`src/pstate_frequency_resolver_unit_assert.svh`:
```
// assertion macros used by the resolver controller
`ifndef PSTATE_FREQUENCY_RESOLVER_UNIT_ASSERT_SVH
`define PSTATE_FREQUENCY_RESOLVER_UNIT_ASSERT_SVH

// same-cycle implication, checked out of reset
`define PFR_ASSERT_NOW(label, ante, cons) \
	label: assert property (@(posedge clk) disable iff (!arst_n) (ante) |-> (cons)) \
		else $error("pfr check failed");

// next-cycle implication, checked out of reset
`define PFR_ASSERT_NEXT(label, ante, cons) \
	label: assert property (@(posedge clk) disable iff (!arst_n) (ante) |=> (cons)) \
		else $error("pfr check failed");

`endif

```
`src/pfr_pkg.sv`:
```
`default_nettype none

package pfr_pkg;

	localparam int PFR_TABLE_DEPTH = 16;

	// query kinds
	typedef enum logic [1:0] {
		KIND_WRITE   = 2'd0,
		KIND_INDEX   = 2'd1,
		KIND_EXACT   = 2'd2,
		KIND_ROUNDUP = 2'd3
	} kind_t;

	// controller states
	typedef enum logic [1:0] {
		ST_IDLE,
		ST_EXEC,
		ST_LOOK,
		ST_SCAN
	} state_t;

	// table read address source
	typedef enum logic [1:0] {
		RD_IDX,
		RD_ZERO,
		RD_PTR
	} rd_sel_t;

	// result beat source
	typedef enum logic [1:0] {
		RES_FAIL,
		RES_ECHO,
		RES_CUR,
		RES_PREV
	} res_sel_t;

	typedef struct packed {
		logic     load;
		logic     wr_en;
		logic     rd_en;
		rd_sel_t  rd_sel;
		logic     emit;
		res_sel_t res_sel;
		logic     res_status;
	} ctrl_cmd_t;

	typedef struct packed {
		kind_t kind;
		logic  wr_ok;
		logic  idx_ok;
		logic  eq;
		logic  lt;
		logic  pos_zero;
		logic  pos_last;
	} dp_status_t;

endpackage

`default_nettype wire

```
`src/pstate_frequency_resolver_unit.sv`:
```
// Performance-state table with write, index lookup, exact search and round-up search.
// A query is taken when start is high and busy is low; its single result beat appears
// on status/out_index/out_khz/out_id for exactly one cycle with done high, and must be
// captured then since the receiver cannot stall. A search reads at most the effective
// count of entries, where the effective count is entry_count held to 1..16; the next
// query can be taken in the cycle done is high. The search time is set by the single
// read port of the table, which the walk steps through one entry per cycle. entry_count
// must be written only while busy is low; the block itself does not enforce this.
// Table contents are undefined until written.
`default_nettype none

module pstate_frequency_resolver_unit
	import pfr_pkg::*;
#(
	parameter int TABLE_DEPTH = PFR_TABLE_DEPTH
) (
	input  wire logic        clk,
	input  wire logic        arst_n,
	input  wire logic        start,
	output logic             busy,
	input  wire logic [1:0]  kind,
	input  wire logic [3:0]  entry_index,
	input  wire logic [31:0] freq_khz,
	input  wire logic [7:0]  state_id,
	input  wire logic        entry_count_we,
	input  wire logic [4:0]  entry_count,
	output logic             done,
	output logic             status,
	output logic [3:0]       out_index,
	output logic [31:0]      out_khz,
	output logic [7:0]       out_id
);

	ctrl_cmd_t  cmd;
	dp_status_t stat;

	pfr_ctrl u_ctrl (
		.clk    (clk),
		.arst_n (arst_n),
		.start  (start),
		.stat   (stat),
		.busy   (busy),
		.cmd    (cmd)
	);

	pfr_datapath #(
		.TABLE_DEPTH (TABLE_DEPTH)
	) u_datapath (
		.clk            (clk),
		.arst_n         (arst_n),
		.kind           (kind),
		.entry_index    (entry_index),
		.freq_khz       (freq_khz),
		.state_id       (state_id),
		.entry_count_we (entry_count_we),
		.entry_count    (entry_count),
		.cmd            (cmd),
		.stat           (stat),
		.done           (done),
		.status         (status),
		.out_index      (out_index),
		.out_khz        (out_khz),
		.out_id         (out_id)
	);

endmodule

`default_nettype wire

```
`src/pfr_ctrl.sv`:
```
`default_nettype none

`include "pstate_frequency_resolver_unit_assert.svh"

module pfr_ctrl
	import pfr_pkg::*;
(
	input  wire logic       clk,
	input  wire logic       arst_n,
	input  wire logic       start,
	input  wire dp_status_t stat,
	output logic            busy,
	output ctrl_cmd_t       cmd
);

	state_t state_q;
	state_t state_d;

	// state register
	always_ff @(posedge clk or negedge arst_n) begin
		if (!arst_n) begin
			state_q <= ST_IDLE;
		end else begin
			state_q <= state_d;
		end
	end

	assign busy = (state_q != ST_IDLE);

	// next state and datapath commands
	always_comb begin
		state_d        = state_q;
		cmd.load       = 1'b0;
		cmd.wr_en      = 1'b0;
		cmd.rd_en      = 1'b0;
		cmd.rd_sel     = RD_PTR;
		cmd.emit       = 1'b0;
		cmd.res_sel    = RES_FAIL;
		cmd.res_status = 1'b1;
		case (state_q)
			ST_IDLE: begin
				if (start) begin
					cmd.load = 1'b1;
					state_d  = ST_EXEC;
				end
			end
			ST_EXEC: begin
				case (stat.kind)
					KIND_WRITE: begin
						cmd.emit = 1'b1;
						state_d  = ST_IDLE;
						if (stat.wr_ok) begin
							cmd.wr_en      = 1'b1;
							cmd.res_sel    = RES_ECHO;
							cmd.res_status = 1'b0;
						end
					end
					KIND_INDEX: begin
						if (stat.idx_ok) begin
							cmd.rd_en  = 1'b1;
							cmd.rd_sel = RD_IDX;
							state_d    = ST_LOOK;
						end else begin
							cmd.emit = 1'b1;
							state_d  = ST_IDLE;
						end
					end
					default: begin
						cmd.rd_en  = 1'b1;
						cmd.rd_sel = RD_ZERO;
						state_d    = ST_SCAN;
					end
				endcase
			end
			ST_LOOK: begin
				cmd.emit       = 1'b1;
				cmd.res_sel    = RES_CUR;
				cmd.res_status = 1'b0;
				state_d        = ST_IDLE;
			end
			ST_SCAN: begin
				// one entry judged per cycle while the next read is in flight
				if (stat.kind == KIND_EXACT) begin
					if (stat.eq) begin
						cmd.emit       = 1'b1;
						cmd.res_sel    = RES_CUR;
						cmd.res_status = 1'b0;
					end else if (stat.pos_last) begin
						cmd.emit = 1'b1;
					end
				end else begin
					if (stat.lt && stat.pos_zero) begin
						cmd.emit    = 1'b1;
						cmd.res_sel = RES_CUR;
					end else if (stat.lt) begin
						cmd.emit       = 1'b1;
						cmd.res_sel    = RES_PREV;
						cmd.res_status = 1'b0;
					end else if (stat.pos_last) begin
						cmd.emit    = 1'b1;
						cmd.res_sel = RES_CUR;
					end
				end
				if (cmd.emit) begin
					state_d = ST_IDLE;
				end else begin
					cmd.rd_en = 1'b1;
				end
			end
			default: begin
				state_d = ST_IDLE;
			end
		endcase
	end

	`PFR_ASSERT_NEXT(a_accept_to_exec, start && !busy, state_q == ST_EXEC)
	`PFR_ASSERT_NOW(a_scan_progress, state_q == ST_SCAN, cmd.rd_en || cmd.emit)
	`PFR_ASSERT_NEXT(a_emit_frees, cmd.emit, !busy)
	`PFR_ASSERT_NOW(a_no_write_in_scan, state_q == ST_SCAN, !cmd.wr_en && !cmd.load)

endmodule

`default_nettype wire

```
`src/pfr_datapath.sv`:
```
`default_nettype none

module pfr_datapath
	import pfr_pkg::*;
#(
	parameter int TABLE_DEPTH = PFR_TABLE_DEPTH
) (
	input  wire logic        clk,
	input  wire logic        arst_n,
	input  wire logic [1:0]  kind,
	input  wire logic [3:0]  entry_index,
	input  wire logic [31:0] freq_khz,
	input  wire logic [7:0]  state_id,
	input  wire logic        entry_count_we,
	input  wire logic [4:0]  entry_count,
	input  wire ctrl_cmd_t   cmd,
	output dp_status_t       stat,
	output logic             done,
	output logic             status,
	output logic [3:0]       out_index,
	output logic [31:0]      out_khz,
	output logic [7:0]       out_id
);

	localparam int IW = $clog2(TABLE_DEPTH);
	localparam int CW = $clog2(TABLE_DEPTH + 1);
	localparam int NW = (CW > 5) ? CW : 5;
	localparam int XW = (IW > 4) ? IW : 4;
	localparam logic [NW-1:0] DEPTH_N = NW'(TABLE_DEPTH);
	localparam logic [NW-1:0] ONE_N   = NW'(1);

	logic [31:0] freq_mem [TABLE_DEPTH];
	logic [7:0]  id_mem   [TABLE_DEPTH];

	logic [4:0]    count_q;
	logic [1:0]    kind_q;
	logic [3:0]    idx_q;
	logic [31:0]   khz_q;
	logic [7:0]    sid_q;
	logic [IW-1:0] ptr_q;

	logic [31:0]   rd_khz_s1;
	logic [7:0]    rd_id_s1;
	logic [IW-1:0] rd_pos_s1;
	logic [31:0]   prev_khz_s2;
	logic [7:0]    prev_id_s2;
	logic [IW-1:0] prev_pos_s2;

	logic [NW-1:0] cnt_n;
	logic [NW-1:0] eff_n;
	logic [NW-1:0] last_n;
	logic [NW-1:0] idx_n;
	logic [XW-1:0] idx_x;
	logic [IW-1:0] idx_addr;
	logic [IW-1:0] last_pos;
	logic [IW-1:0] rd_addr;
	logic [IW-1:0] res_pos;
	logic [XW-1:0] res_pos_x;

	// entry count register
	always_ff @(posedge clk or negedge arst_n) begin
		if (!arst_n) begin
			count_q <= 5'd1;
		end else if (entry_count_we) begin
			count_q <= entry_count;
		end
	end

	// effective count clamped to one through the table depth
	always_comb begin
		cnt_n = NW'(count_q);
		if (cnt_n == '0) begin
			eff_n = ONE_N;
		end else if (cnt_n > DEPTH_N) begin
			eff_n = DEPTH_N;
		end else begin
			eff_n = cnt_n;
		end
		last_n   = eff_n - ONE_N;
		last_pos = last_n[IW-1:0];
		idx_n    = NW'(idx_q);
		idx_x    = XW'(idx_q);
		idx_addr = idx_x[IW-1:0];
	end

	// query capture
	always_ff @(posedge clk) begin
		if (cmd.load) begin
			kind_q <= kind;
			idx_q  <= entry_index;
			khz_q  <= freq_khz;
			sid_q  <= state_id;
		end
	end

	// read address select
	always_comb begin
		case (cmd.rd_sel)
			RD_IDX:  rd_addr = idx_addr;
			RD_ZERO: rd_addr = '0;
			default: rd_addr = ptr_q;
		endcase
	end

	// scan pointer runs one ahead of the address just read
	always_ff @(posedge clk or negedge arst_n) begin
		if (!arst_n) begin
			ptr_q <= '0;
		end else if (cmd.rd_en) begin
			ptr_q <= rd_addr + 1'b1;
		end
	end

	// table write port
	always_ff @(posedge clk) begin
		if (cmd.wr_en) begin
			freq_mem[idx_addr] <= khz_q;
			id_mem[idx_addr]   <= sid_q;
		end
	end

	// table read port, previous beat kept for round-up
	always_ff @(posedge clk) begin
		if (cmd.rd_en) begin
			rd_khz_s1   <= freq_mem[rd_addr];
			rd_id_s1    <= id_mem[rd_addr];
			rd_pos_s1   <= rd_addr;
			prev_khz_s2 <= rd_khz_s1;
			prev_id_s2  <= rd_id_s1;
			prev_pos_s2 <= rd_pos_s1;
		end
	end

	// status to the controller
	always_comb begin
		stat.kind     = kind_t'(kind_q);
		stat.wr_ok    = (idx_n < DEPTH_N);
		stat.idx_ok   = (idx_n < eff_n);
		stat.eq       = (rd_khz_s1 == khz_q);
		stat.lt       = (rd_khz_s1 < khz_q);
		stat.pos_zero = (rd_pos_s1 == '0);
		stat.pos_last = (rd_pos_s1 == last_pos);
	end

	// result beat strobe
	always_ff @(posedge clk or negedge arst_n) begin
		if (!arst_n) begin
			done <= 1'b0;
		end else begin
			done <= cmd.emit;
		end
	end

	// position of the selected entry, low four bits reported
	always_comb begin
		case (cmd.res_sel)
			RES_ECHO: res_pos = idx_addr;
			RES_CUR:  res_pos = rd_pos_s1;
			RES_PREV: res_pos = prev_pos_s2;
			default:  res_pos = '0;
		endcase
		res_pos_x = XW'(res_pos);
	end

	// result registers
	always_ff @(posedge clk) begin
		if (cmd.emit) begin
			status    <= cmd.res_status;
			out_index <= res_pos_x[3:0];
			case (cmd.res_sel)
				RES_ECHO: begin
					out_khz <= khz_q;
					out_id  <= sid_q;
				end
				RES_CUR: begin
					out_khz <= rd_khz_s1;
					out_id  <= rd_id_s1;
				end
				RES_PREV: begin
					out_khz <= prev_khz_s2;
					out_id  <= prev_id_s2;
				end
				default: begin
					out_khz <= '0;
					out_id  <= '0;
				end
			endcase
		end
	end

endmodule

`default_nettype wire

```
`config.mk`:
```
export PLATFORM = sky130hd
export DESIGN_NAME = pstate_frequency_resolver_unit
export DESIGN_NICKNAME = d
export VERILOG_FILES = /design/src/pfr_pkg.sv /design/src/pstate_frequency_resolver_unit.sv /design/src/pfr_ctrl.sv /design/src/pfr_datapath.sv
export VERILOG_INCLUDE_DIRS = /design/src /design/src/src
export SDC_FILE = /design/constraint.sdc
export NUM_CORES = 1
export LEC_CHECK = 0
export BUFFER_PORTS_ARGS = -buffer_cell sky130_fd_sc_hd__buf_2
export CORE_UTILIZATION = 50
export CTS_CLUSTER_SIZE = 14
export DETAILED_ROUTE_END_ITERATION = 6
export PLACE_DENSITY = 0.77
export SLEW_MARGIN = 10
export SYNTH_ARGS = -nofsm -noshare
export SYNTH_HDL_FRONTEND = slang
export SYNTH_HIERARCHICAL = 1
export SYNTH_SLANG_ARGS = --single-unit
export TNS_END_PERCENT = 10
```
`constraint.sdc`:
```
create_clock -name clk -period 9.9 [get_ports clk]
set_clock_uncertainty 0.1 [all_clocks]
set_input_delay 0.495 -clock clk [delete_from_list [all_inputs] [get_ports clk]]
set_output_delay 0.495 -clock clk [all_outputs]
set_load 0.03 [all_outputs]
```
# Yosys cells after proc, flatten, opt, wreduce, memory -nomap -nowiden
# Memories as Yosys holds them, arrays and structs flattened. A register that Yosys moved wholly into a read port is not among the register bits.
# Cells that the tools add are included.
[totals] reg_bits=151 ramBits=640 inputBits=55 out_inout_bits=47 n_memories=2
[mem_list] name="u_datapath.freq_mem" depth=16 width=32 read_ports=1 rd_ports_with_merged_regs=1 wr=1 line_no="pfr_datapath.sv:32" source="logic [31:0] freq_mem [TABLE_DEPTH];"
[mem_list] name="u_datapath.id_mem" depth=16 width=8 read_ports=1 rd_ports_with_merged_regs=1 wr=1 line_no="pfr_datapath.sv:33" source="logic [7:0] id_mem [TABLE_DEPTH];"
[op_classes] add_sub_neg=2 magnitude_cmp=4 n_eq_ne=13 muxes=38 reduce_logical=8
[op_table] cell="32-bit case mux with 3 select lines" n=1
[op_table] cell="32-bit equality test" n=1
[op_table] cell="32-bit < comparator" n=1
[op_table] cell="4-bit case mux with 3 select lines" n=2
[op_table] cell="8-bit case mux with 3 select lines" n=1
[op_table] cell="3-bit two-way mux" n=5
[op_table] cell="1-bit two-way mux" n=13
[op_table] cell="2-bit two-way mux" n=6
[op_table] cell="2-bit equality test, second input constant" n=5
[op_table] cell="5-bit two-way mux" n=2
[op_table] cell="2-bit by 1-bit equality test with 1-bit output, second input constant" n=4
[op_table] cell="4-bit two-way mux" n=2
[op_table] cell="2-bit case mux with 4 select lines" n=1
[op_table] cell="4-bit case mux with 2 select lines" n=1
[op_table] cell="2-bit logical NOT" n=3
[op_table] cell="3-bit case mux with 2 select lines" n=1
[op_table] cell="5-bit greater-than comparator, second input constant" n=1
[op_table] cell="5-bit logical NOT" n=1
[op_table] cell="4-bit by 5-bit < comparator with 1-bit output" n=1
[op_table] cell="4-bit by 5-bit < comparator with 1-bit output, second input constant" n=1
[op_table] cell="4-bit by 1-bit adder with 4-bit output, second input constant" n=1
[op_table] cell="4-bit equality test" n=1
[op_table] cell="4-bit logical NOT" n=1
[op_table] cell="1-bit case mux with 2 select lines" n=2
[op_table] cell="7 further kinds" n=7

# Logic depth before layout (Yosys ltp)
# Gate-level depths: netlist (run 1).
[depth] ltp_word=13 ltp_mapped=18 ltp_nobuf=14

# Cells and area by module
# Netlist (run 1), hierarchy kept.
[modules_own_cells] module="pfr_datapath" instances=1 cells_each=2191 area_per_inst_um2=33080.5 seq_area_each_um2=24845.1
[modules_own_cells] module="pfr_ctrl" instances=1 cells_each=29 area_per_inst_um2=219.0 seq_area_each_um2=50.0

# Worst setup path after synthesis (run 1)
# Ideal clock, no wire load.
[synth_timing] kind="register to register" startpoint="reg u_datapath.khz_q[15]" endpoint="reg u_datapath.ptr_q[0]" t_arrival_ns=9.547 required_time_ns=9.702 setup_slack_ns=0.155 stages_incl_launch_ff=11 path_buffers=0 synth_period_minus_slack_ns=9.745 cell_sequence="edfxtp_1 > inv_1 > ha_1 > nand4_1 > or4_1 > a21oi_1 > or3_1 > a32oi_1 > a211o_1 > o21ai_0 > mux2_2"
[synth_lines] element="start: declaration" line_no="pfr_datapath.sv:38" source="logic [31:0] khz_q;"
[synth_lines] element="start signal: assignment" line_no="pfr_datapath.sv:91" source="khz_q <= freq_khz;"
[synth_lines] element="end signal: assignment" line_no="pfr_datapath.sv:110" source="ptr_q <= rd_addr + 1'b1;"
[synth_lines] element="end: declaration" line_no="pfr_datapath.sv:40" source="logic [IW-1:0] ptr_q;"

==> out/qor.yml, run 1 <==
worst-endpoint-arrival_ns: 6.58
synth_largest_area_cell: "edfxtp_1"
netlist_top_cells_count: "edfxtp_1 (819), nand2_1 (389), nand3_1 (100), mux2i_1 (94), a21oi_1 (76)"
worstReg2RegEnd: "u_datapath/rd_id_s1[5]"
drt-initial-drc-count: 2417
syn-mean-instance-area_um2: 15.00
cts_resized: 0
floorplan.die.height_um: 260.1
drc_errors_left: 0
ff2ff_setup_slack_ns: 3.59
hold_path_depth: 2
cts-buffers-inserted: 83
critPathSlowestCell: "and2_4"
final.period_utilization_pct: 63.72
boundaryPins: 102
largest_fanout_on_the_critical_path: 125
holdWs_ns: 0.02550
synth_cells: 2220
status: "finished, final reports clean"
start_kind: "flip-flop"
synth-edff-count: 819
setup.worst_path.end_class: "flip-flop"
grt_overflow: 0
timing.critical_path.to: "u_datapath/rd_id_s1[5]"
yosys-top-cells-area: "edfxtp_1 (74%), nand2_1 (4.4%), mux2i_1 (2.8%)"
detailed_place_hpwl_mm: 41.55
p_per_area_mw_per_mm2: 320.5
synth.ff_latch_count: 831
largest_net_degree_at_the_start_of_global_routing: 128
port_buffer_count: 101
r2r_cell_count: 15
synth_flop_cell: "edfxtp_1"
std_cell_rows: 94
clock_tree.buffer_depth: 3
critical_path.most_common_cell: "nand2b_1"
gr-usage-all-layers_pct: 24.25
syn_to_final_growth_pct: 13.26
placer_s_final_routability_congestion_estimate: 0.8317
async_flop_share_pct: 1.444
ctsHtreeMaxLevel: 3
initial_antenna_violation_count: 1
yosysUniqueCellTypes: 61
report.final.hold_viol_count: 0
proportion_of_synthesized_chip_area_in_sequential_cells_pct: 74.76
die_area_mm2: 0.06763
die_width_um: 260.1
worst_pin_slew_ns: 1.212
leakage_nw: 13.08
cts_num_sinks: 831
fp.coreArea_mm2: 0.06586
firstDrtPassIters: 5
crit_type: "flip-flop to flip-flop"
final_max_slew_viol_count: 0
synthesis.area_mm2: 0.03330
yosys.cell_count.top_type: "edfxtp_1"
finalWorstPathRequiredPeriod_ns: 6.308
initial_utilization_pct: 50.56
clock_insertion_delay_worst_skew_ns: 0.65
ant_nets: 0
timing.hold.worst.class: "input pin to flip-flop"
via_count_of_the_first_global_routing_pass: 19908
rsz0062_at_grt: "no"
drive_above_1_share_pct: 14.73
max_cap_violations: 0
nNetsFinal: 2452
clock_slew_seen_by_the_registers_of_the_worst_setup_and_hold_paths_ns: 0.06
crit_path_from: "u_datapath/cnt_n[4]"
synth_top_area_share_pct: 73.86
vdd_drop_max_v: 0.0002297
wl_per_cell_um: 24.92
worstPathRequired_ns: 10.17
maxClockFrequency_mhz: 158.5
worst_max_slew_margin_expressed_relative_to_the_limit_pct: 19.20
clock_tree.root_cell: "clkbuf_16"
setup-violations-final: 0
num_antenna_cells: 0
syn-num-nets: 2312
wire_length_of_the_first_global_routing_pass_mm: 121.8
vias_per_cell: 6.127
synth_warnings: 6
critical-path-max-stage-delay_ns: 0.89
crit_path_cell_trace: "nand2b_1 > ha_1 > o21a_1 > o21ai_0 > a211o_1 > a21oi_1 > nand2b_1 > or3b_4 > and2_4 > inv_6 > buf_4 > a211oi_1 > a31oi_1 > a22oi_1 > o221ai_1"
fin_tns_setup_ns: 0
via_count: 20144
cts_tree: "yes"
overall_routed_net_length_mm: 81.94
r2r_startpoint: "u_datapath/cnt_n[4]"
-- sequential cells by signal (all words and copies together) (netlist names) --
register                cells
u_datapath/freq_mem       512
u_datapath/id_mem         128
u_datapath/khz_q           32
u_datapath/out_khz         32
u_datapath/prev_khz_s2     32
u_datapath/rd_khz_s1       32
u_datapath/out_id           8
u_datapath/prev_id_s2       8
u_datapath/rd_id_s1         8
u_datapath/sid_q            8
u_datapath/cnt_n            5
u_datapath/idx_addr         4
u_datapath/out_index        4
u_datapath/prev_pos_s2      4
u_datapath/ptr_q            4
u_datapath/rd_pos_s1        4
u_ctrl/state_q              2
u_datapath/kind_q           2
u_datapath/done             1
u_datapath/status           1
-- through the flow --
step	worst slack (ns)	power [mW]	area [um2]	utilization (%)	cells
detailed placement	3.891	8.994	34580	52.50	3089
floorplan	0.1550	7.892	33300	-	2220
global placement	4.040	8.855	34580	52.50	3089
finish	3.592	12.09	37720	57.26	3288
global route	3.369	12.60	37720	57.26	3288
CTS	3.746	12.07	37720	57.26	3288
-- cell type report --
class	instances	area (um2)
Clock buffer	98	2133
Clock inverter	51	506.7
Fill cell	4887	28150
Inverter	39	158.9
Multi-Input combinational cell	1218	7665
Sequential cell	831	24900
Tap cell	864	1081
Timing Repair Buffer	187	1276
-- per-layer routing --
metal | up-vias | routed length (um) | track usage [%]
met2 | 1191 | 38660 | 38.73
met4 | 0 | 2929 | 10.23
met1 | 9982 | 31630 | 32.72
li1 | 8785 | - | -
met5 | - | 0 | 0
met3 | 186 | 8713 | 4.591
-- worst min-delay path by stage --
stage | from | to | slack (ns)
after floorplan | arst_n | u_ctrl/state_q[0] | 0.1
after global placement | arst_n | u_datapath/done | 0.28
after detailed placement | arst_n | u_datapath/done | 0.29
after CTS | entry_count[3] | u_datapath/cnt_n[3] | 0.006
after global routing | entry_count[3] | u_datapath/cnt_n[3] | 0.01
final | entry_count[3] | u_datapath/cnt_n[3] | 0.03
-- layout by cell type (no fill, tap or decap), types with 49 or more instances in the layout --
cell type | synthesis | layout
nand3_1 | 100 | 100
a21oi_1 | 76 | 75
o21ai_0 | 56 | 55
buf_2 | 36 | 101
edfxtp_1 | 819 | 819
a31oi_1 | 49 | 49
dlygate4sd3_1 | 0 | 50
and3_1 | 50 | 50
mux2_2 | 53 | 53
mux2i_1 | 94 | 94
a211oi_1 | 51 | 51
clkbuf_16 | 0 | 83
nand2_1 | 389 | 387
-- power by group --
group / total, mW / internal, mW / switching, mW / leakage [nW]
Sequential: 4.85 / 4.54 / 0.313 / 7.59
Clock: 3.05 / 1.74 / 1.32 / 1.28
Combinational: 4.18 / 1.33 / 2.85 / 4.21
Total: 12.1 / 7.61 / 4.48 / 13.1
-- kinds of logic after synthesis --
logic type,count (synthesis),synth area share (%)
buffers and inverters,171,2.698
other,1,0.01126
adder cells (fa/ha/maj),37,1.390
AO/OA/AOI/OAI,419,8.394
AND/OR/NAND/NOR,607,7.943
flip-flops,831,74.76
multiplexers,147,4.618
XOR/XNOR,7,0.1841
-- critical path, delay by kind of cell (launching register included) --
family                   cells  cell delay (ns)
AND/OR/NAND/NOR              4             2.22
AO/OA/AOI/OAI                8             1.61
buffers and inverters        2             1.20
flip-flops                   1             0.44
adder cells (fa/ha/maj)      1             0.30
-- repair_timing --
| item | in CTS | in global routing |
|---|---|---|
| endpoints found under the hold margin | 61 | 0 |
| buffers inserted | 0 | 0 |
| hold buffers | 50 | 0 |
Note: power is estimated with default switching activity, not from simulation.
***
> [Problem to work on] Wherever "controller" turns up in the records, copy the whole line.

> [Exercise output]
// assertion macros used by the resolver controller
	// controller states
	// status to the controller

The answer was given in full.